A Closer Look at 3 Breast Cancer Myths
With so much information out there about breast cancer, sometimes it's difficult to separate myth from reality. But, without a realistic picture of the disease, you may not recognize whether you're at risk and take steps to protect yourself. That's why knowing the truth is so important.
Here are three common beliefs about the disease followed by what you really need to know:
Myth: A family history of breast cancer is the number one risk factor for the disease.
Reality: If a close relative had breast cancer, then you have a higher risk of developing it, too, according to the National Cancer Institute (NCI). But about 90 percent of women with breast cancer have no known family history of the disease. Just being a woman puts you at risk, but growing older has the biggest effect on how likely you are to develop the disease. A majority of cases of women with breast cancer are older than age 50 when they're diagnosed.
Myth: Breast cancer is the number one cause of death in women.
Reality: Although breast cancer may be near the top of the list, it isn't in the lead. Recent statistics from the Centers for Disease Control and Prevention show that around 27 percent of women die from heart disease and 22 percent die from cancer, including breast cancer. But, breast cancer is still a serious health threat. It's ranked second, behind lung cancer, and claims the lives of more than 40,000 women a year.
Myth: Doing a breast self-exam (BSE) every month is the best way to detect a lump.

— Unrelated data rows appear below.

==> src/rtl/memory_access_sequencer.sv <==
// memory_access_sequencer
//   Takes one load or store request at a time from the core and sequences the
//   memory controller through NOP/LOAD/STORE_PRELOAD/STORE. Sub-word stores
//   first preload the target word (read-modify-write). A word store needs only
//   one preload cycle. An illegal width code or an unaligned address moves the
//   block into a sticky ERROR state.
//
//   Ports
//     clock, reset           single clock; asynchronous active-high reset
//     req_valid/req_ready    request handshake; accepted only in IDLE
//     req_is_store           1 = store, 0 = load (sampled on acceptance)
//     req_funct3             width code (sampled on acceptance)
//     memoryUnalignedAccess  unaligned flag from the controller (combinational)
//     memoryMode             command to the memory controller
//     funct3                 latched width code, driven to the controller
//     done, load_valid       completion pulse; load_valid marks a load
//     busy, error            activity and sticky fault flags

package mas_pkg;
  typedef enum logic [1:0] {
    MM_NOP           = 2'd0,
    MM_LOAD          = 2'd1,
    MM_STORE_PRELOAD = 2'd2,
    MM_STORE         = 2'd3
  } MemoryMode_t;
endpackage

module memory_access_sequencer
  import mas_pkg::*;
#(
  parameter int READ_LATENCY = 1
) (
  input  logic        clock,
  input  logic        reset,
  input  logic        req_valid,
  input  logic        req_is_store,
  input  logic [2:0]  req_funct3,
  input  logic        memoryUnalignedAccess,
  output logic        req_ready,
  output MemoryMode_t memoryMode,
  output logic [2:0]  funct3,
  output logic        done,
  output logic        load_valid,
  output logic        busy,
  output logic        error
);

  localparam int CW = $clog2(READ_LATENCY + 1);
  localparam logic [CW-1:0] LAST = CW'(READ_LATENCY - 1);
  localparam logic [CW-1:0] CMAX = CW'(READ_LATENCY);

  typedef enum logic [2:0] {
    S_IDLE, S_LOAD, S_PRELOAD, S_STORE, S_DONE, S_ERROR
  } state_t;

  state_t        state, state_d;
  logic          store_q;
  logic [2:0]    funct3_q;
  logic [CW-1:0] cnt;
  logic          legal;
  logic          first;

  // Loads: byte/half/word signed and byte/half unsigned. Stores: byte/half/word.
  always_comb begin
    legal = 1'b0;
    if (req_is_store) legal = (req_funct3 inside {3'b000, 3'b001, 3'b010});
    else              legal = !(req_funct3 inside {3'b011, 3'b110, 3'b111});
  end

  // The counter is cleared on every state change, so zero marks the first
  // cycle of LOAD/PRELOAD. This is the only cycle in which the unaligned flag
  // is examined.
  assign first = (cnt == '0);

  always_comb begin
    state_d = state;
    case (state)
      S_IDLE: begin
        if (req_valid) begin
          if (!legal)            state_d = S_ERROR;
          else if (req_is_store) state_d = S_PRELOAD;
          else                   state_d = S_LOAD;
        end
      end
      S_LOAD: begin
        if (first && memoryUnalignedAccess) state_d = S_ERROR;
        else if (cnt == LAST)               state_d = S_DONE;
      end
      S_PRELOAD: begin
        // A full-word store overwrites the whole word, so the preload data is
        // not needed. One preload cycle is enough to capture the unaligned flag.
        if (first && memoryUnalignedAccess)           state_d = S_ERROR;
        else if (funct3_q == 3'b010 || cnt == LAST)   state_d = S_STORE;
      end
      S_STORE: state_d = S_DONE;
      S_DONE:  state_d = S_IDLE;
      S_ERROR: state_d = S_ERROR;
      default: state_d = S_ERROR;
    endcase
  end

  always_ff @(posedge clock or posedge reset) begin
    if (reset) state <= S_IDLE;
    else       state <= state_d;
  end

  always_ff @(posedge clock or posedge reset) begin
    if (reset) begin
      store_q  <= 1'b0;
      funct3_q <= 3'b000;
    end else if (state == S_IDLE && req_valid) begin
      store_q  <= req_is_store;
      funct3_q <= req_funct3;
    end
  end

  // Counts LOAD/PRELOAD cycles. It saturates instead of wrapping, although
  // the state exits before the counter reaches its maximum.
  always_ff @(posedge clock or posedge reset) begin
    if (reset)
      cnt <= '0;
    else if (state_d != state)
      cnt <= '0;
    else if ((state == S_LOAD || state == S_PRELOAD) && cnt != CMAX)
      cnt <= cnt + 1'b1;
  end

  always_comb begin
    memoryMode = MM_NOP;
    case (state)
      S_LOAD:    memoryMode = MM_LOAD;
      S_PRELOAD: memoryMode = MM_STORE_PRELOAD;
      S_STORE:   memoryMode = MM_STORE;
      default:   memoryMode = MM_NOP;
    endcase
  end

  assign req_ready  = (state == S_IDLE);
  assign done       = (state == S_DONE);
  assign load_valid = (state == S_DONE) && !store_q;
  assign busy       = !(state == S_IDLE || state == S_ERROR);
  assign error      = (state == S_ERROR);
  assign funct3     = funct3_q;

endmodule
`config.mk`:
```
export PLATFORM = sky130hd
export DESIGN_NAME = df_mid_tdatq_pick13
export DESIGN_NICKNAME = d
export VERILOG_FILES = /design/src/rtl/df_mid_tdatq_pick13.sv
export SDC_FILE = /design/constraint.sdc
export NUM_CORES = 1
export LEC_CHECK = 0
export ABC_AREA = 1
export CAP_MARGIN = 0
export CORE_MARGIN = 8
export CORE_UTILIZATION = 51
export CTS_BUF_LIST = sky130_fd_sc_hd__clkbuf_4 sky130_fd_sc_hd__clkbuf_8
export DETAILED_ROUTE_END_ITERATION = 8
export PLACE_DENSITY = 0.94
export SYNTH_ARGS = -nofsm -noshare
export SYNTH_HDL_FRONTEND = slang
export SYNTH_SLANG_ARGS = --single-unit
```
`constraint.sdc`:
```
create_clock -name Clk -period 5.2 [get_ports Clk]
set_clock_uncertainty 0.2 [all_clocks]
set_input_delay 0.52 -clock Clk [delete_from_list [all_inputs] [get_ports Clk]]
set_output_delay 0.52 -clock Clk [all_outputs]
set_load 0.1 [all_outputs]
```
[config.mk]
export PLATFORM = sky130hd
export DESIGN_NAME = aes_uart_sequencer
export DESIGN_NICKNAME = d
export VERILOG_FILES = /design/src/rtl/aes_uart_pkg.sv /design/src/rtl/aes_uart_frame_codec.sv /design/src/rtl/aes_uart_sequencer.sv
export SDC_FILE = /design/constraint.sdc
export NUM_CORES = 1
export LEC_CHECK = 0
export ABC_CLOCK_PERIOD_IN_PS = 2960
export CAP_MARGIN = 5
export CELL_PAD_IN_SITES_DETAIL_PLACEMENT = 0
export CELL_PAD_IN_SITES_GLOBAL_PLACEMENT = 1
export CORE_MARGIN = 2
export CORE_UTILIZATION = 28
export CTS_CLUSTER_SIZE = 25
export DETAILED_ROUTE_END_ITERATION = 6
export PLACE_DENSITY = 0.73
export SLEW_MARGIN = 20
export SYNTH_ARGS = -nofsm -noshare
export SYNTH_HDL_FRONTEND = slang
export SYNTH_HIERARCHICAL = 1
export SYNTH_SLANG_ARGS = --single-unit
[constraint.sdc]
create_clock -name clk -period 2.96 [get_ports clk]
set_input_delay 0.444 -clock clk [delete_from_list [all_inputs] [get_ports clk]]
set_output_delay 0.444 -clock clk [all_outputs]
set_load 0.05 [all_outputs]
[src/rtl/aes_uart_pkg.sv]
//==============================================================================
// Module : aes_uart_pkg
// Brief  : Shared command bytes, FSM state encoding and frame geometry for the
//          UART-fronted AES sequencer.
// Rev    : 1.0 - initial release
//==============================================================================
`default_nettype none

package aes_uart_pkg;

  localparam int unsigned c_frame_bytes = 18;
  localparam int unsigned c_frame_w     = c_frame_bytes * 8;
  localparam int unsigned c_block_w     = 128;

  localparam logic [7:0] c_cmd_a = 8'h41;
  localparam logic [7:0] c_cmd_b = 8'h42;
  localparam logic [7:0] c_cmd_c = 8'h43;
  localparam logic [7:0] c_cmd_d = 8'h44;
  localparam logic [7:0] c_cmd_e = 8'h45;
  localparam logic [7:0] c_cmd_n = 8'h4E;

  // Identification reply, first character in the header byte
  localparam logic [c_frame_w-1:0] c_id_reply = "123456789012345678";

  typedef enum logic [2:0] {
    ST_IDLE   = 3'd0,
    ST_DECODE = 3'd1,
    ST_LOAD   = 3'd2,
    ST_WAIT   = 3'd3,
    ST_REPLY  = 3'd4
  } state_t;

  typedef enum logic [2:0] {
    OP_ERR   = 3'd0,
    OP_REPLY = 3'd1,
    OP_KEY   = 3'd2,
    OP_TEXT  = 3'd3,
    OP_ENC   = 3'd4
  } op_t;

endpackage

`default_nettype wire

[src/rtl/aes_uart_frame_codec.sv]
//==============================================================================
// Module : aes_uart_frame_codec
// Brief  : Classifies a received frame and builds the matching reply frame.
// Rev    : 1.0 - initial release
//==============================================================================
`default_nettype none

module aes_uart_frame_codec
  import aes_uart_pkg::*;
#(
  parameter int unsigned FRAME_W = c_frame_w
) (
  input  logic [FRAME_W-1:0]   i_frame,
  input  logic [c_block_w-1:0] i_result,
  input  logic                 i_result_valid,
  output op_t                  o_op,
  output logic [c_block_w-1:0] o_payload,
  output logic [FRAME_W-1:0]   o_reply
);

  logic [7:0] w_hdr;
  logic [7:0] w_trl;

  assign w_hdr     = i_frame[FRAME_W-1 -: 8];
  assign w_trl     = i_frame[7:0];
  assign o_payload = i_frame[8 +: c_block_w];

  // A header/trailer mismatch is treated as a corrupted frame
  always_comb begin
    o_op    = OP_ERR;
    o_reply = '0;
    if (w_hdr == w_trl) begin
      case (w_hdr)
        c_cmd_a: begin
          o_op    = OP_REPLY;
          o_reply = FRAME_W'(c_id_reply);
        end
        c_cmd_b: begin
          o_op = OP_REPLY;
          if (i_result_valid) begin
            o_reply[FRAME_W-1 -: 8]  = c_cmd_b;
            o_reply[8 +: c_block_w]  = i_result;
            o_reply[7:0]             = c_cmd_b;
          end else begin
            o_reply[FRAME_W-1 -: 8]  = c_cmd_n;
            o_reply[7:0]             = c_cmd_n;
          end
        end
        c_cmd_c: o_op = OP_KEY;
        c_cmd_d: o_op = OP_TEXT;
        c_cmd_e: o_op = OP_ENC;
        default: o_op = OP_ERR;
      endcase
    end
  end

endmodule

`default_nettype wire

[src/rtl/aes_uart_sequencer.sv]
//==============================================================================
// Module : aes_uart_sequencer
// Brief  : Sequences UART command frames into AES key/text loads, encryption
//          runs with timeout, and reply transmission.
// Rev    : 1.0 - initial release
//==============================================================================
`default_nettype none

module aes_uart_sequencer
  import aes_uart_pkg::*;
#(
  parameter int unsigned TIMEOUT_CYCLES = 255,
  parameter int unsigned FRAME_BYTES    = 18
) (
  input  logic                     clk,
  input  logic                     reset,
  input  logic [FRAME_BYTES*8-1:0] frame_in,
  input  logic                     frame_valid,
  output logic                     frame_ready,
  output logic [c_block_w-1:0]     aes_key,
  output logic [c_block_w-1:0]     aes_text_in,
  output logic                     aes_ld,
  input  logic                     aes_done,
  input  logic [c_block_w-1:0]     aes_text_out,
  output logic [FRAME_BYTES*8-1:0] tx_frame,
  output logic                     tx_send,
  input  logic                     tx_busy,
  output logic                     result_valid,
  output logic [7:0]               err_cnt
);

  localparam int unsigned c_fw    = FRAME_BYTES * 8;
  localparam int unsigned c_tmo_w = (TIMEOUT_CYCLES < 2) ? 1 : $clog2(TIMEOUT_CYCLES);
  localparam logic [c_tmo_w-1:0] c_tmo_last = c_tmo_w'(TIMEOUT_CYCLES - 1);
  localparam logic [c_tmo_w-1:0] c_tmo_one  = c_tmo_w'(1);

  state_t               r_state;
  state_t               w_next;
  logic                 w_err_inc;
  logic [c_fw-1:0]      r_frame;
  logic [c_block_w-1:0] r_key;
  logic [c_block_w-1:0] r_text;
  logic [c_block_w-1:0] r_result;
  logic                 r_result_valid;
  logic [c_fw-1:0]      r_tx_frame;
  logic                 r_tx_send;
  logic [7:0]           r_err_cnt;
  logic [c_tmo_w-1:0]   r_tmo_cnt;

  op_t                  w_op;
  logic [c_block_w-1:0] w_payload;
  logic [c_fw-1:0]      w_reply;

  aes_uart_frame_codec #(
    .FRAME_W (c_fw)
  ) u_codec (
    .i_frame        (r_frame),
    .i_result       (r_result),
    .i_result_valid (r_result_valid),
    .o_op           (w_op),
    .o_payload      (w_payload),
    .o_reply        (w_reply)
  );

  always_ff @(posedge clk) begin
    if (reset) r_state <= ST_IDLE;
    else       r_state <= w_next;
  end

  always_comb begin
    w_next      = r_state;
    w_err_inc   = 1'b0;
    frame_ready = 1'b0;
    aes_ld      = 1'b0;
    case (r_state)
      ST_IDLE: begin
        frame_ready = ~reset;
        if (frame_valid && !reset) w_next = ST_DECODE;
      end
      ST_DECODE: begin
        case (w_op)
          OP_REPLY: w_next = ST_REPLY;
          OP_ENC:   w_next = ST_LOAD;
          OP_KEY,
          OP_TEXT:  w_next = ST_IDLE;
          default: begin
            w_err_inc = 1'b1;
            w_next    = ST_IDLE;
          end
        endcase
      end
      ST_LOAD: begin
        aes_ld = 1'b1;
        w_next = ST_WAIT;
      end
      ST_WAIT: begin
        if (aes_done) begin
          w_next = ST_IDLE;
        end else if (r_tmo_cnt == c_tmo_last) begin
          w_err_inc = 1'b1;
          w_next    = ST_IDLE;
        end
      end
      ST_REPLY: begin
        if (!tx_busy) w_next = ST_IDLE;
      end
      default: w_next = ST_IDLE;
    endcase
  end

  always_ff @(posedge clk) begin
    if (reset) begin
      r_frame        <= '0;
      r_key          <= '0;
      r_text         <= '0;
      r_result       <= '0;
      r_result_valid <= 1'b0;
      r_tx_frame     <= '0;
      r_tx_send      <= 1'b0;
      r_err_cnt      <= 8'd0;
      r_tmo_cnt      <= '0;
    end else begin
      r_tx_send <= 1'b0;
      if (frame_valid && frame_ready) r_frame <= frame_in;
      if (w_err_inc && (r_err_cnt != 8'hFF)) r_err_cnt <= r_err_cnt + 8'd1;
      case (r_state)
        ST_DECODE: begin
          case (w_op)
            OP_KEY:   r_key          <= w_payload;
            OP_TEXT:  r_text         <= w_payload;
            OP_ENC:   r_result_valid <= 1'b0;
            OP_REPLY: r_tx_frame     <= w_reply;
            default: ;
          endcase
        end
        ST_LOAD: r_tmo_cnt <= '0;
        ST_WAIT: begin
          r_tmo_cnt <= r_tmo_cnt + c_tmo_one;
          if (aes_done) begin
            r_result       <= aes_text_out;
            r_result_valid <= 1'b1;
          end
        end
        // Trigger lands on the cycle after the transmitter frees up
        ST_REPLY: if (!tx_busy) r_tx_send <= 1'b1;
        default: ;
      endcase
    end
  end

  assign aes_key      = r_key;
  assign aes_text_in  = r_text;
  assign tx_frame     = r_tx_frame;
  assign tx_send      = r_tx_send;
  assign result_valid = r_result_valid;
  assign err_cnt      = r_err_cnt;

endmodule

`default_nettype wire
===== src/rtl/bloke2_pkg.sv =====
// Shared types and helpers for the bloke2 digest sink.
package bloke2_pkg;

    // Collector states: accept bytes, discard an over-long tail, hold result.
    typedef enum logic [1:0] {
        COLLECT = 2'd0,
        OVER    = 2'd1,
        DONE    = 2'd2
    } sink_state_t;

    // Digest length in bytes of the bloke2 core.
    localparam int DIGEST_BYTES = 32;

    // One bit of the byte-lane write mask: lane is written when it equals cnt.
    function automatic logic lane_mask_bit(input int unsigned cnt, input int unsigned lane);
        return (cnt == lane);
    endfunction

endpackage


===== src/rtl/bloke2_digest_sink.sv =====
// Collects the bloke2 core's digest byte stream into a parallel register,
// compares it with a reference and holds the result for the consumer.
//
// Handshake: the result is offered with digest_valid and taken on any rising
// edge where digest_valid && digest_ready; digest_out, match and the error
// flags are stable while digest_valid is high and not yet taken. The input
// byte stream has no backpressure; bytes arriving while a result is held and
// not taken are dropped and flagged through the sticky overrun bit.
module bloke2_digest_sink
    import bloke2_pkg::*;
#(
    parameter int W = DIGEST_BYTES
) (
    input  logic           clk,
    input  logic           rst,
    input  logic           clear,
    input  logic [7:0]     din,
    input  logic           din_valid,
    input  logic           din_end,
    input  logic [W*8-1:0] expect_in,
    output logic [W*8-1:0] digest_out,
    output logic           digest_valid,
    input  logic           digest_ready,
    output logic           match,
    output logic           err_short,
    output logic           err_long,
    output logic           overrun,
    output logic [1:0]     dbg_state
);

    localparam int CW = $clog2(W) + 1;
    localparam logic [CW-1:0] LAST = CW'(W - 1);
    localparam logic [CW-1:0] FULL = CW'(W);

    sink_state_t     state;
    logic [CW-1:0]   cnt;

    logic [W*8-1:0]  wr_base;
    logic [W*8-1:0]  digest_nx;
    logic [CW-1:0]   wr_lane;
    logic            wr_en;
    logic            hit;

    assign dbg_state = state;

    // Next-digest: current register (or a fresh zero digest when a handshake
    // completes in DONE) with the incoming byte merged into its lane.
    always_comb begin
        wr_base = digest_out;
        wr_lane = cnt;
        wr_en   = 1'b0;
        case (state)
            COLLECT: wr_en = din_valid;
            DONE: begin
                if (digest_ready) begin
                    wr_base = '0;
                    wr_lane = '0;
                    wr_en   = din_valid;
                end
            end
            default: wr_en = 1'b0;
        endcase
        digest_nx = wr_base;
        for (int k = 0; k < W; k++) begin
            if (wr_en && lane_mask_bit(32'(wr_lane), unsigned'(k))) begin
                digest_nx[8*k +: 8] = din;
            end
        end
        hit = (digest_nx == expect_in);
    end

    // Frame state machine with registered result outputs.
    always_ff @(posedge clk or negedge rst) begin
        if (!rst) begin
            state        <= COLLECT;
            cnt          <= '0;
            digest_out   <= '0;
            digest_valid <= 1'b0;
            match        <= 1'b0;
            err_short    <= 1'b0;
            err_long     <= 1'b0;
            overrun      <= 1'b0;
        end else if (clear) begin
            state        <= COLLECT;
            cnt          <= '0;
            digest_out   <= '0;
            digest_valid <= 1'b0;
            match        <= 1'b0;
            err_short    <= 1'b0;
            err_long     <= 1'b0;
            overrun      <= 1'b0;
        end else begin
            case (state)
                COLLECT: begin
                    if (din_valid) begin
                        digest_out <= digest_nx;
                        cnt        <= (cnt == FULL) ? cnt : cnt + CW'(1);
                        if (din_end) begin
                            state        <= DONE;
                            digest_valid <= 1'b1;
                            err_short    <= (cnt < LAST);
                            err_long     <= 1'b0;
                            match        <= hit && (cnt == LAST);
                        end else if (cnt == LAST) begin
                            state <= OVER;
                        end
                    end
                end
                OVER: begin
                    // Tail bytes beyond the digest length are discarded.
                    if (din_valid && din_end) begin
                        state        <= DONE;
                        digest_valid <= 1'b1;
                        err_short    <= 1'b0;
                        err_long     <= 1'b1;
                        match        <= 1'b0;
                    end
                end
                DONE: begin
                    if (digest_ready) begin
                        digest_out   <= digest_nx;
                        cnt          <= din_valid ? CW'(1) : '0;
                        digest_valid <= 1'b0;
                        match        <= 1'b0;
                        err_short    <= 1'b0;
                        err_long     <= 1'b0;
                        state        <= COLLECT;
                        // A one-byte frame ending on the handshake cycle is short.
                        if (din_valid && din_end) begin
                            state        <= DONE;
                            digest_valid <= 1'b1;
                            err_short    <= 1'b1;
                        end
                    end else if (din_valid) begin
                        overrun <= 1'b1;
                    end
                end
                default: begin
                    state <= COLLECT;
                    cnt   <= '0;
                end
            endcase
        end
    end

endmodule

Reality: The U.S. Preventive Services Task Force does not recommend BSEs because evidence suggests BSEs do not lower risk for death from breast cancer. The American Cancer Society says BSEs are an option for women 20 and older as a means of familiarizing themselves with their breasts so they can notice changes more easily. Talking with your doctor about the benefits and limitations can help you decide if you should start performing BSEs.